ACTIVITY: Write all of the entries out again exactly.

**** SOURCE MATERIAL ****

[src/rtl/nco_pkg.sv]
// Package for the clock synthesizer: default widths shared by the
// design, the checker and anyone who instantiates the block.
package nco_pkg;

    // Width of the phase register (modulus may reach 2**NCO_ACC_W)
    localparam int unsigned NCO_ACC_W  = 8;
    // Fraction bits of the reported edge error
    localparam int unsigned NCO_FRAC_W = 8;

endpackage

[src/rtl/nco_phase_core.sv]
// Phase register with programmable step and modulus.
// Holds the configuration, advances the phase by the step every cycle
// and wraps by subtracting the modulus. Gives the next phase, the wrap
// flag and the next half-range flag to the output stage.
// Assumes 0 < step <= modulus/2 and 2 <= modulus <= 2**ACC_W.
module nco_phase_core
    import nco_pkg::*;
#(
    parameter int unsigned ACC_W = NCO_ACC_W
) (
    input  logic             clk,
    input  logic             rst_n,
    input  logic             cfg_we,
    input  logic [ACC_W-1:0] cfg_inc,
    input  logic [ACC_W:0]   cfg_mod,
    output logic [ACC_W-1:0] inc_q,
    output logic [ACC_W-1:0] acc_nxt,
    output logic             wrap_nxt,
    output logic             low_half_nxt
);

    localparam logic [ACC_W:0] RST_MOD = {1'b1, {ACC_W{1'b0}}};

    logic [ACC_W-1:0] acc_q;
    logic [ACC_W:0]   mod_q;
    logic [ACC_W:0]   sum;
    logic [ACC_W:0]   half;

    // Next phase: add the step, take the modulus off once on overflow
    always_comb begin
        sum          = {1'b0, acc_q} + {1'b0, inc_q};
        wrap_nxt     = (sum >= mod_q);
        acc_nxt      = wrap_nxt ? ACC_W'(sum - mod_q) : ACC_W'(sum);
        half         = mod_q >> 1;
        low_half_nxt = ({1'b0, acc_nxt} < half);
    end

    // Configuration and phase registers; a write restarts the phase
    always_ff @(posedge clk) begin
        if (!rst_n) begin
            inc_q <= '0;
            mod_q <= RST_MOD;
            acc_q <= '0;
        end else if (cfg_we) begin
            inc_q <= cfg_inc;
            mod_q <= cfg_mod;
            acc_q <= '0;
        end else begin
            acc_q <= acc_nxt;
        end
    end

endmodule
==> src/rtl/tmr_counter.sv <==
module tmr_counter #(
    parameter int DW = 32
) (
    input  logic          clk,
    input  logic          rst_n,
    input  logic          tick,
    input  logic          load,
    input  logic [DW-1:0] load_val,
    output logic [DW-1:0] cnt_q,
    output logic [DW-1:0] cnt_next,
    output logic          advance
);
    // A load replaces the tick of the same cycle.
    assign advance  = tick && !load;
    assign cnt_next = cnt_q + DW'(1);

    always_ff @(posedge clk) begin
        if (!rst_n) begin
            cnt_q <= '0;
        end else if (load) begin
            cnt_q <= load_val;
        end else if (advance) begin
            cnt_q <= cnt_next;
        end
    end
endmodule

****

SOLVED PROBLEM:
[src/rtl/nco_pkg.sv]
// Package for the clock synthesizer: default widths shared by the
// design, the checker and anyone who instantiates the block.
package nco_pkg;

    // Width of the phase register (modulus may reach 2**NCO_ACC_W)
    localparam int unsigned NCO_ACC_W  = 8;
    // Fraction bits of the reported edge error
    localparam int unsigned NCO_FRAC_W = 8;

endpackage

[src/rtl/nco_phase_core.sv]
// Phase register with programmable step and modulus.
// Holds the configuration, advances the phase by the step every cycle
// and wraps by subtracting the modulus. Gives the next phase, the wrap
// flag and the next half-range flag to the output stage.
// Assumes 0 < step <= modulus/2 and 2 <= modulus <= 2**ACC_W.
module nco_phase_core
    import nco_pkg::*;
#(
    parameter int unsigned ACC_W = NCO_ACC_W
) (
    input  logic             clk,
    input  logic             rst_n,
    input  logic             cfg_we,
    input  logic [ACC_W-1:0] cfg_inc,
    input  logic [ACC_W:0]   cfg_mod,
    output logic [ACC_W-1:0] inc_q,
    output logic [ACC_W-1:0] acc_nxt,
    output logic             wrap_nxt,
    output logic             low_half_nxt
);

    localparam logic [ACC_W:0] RST_MOD = {1'b1, {ACC_W{1'b0}}};

    logic [ACC_W-1:0] acc_q;
    logic [ACC_W:0]   mod_q;
    logic [ACC_W:0]   sum;
    logic [ACC_W:0]   half;

    // Next phase: add the step, take the modulus off once on overflow
    always_comb begin
        sum          = {1'b0, acc_q} + {1'b0, inc_q};
        wrap_nxt     = (sum >= mod_q);
        acc_nxt      = wrap_nxt ? ACC_W'(sum - mod_q) : ACC_W'(sum);
        half         = mod_q >> 1;
        low_half_nxt = ({1'b0, acc_nxt} < half);
    end

    // Configuration and phase registers; a write restarts the phase
    always_ff @(posedge clk) begin
        if (!rst_n) begin
            inc_q <= '0;
            mod_q <= RST_MOD;
            acc_q <= '0;
        end else if (cfg_we) begin
            inc_q <= cfg_inc;
            mod_q <= cfg_mod;
            acc_q <= '0;
        end else begin
            acc_q <= acc_nxt;
        end
    end

endmodule
==> src/rtl/tmr_counter.sv <==
module tmr_counter #(
    parameter int DW = 32
) (
    input  logic          clk,
    input  logic          rst_n,
    input  logic          tick,
    input  logic          load,
    input  logic [DW-1:0] load_val,
    output logic [DW-1:0] cnt_q,
    output logic [DW-1:0] cnt_next,
    output logic          advance
);
    // A load replaces the tick of the same cycle.
    assign advance  = tick && !load;
    assign cnt_next = cnt_q + DW'(1);

    always_ff @(posedge clk) begin
        if (!rst_n) begin
            cnt_q <= '0;
        end else if (load) begin
            cnt_q <= load_val;
        end else if (advance) begin
            cnt_q <= cnt_next;
        end
    end
endmodule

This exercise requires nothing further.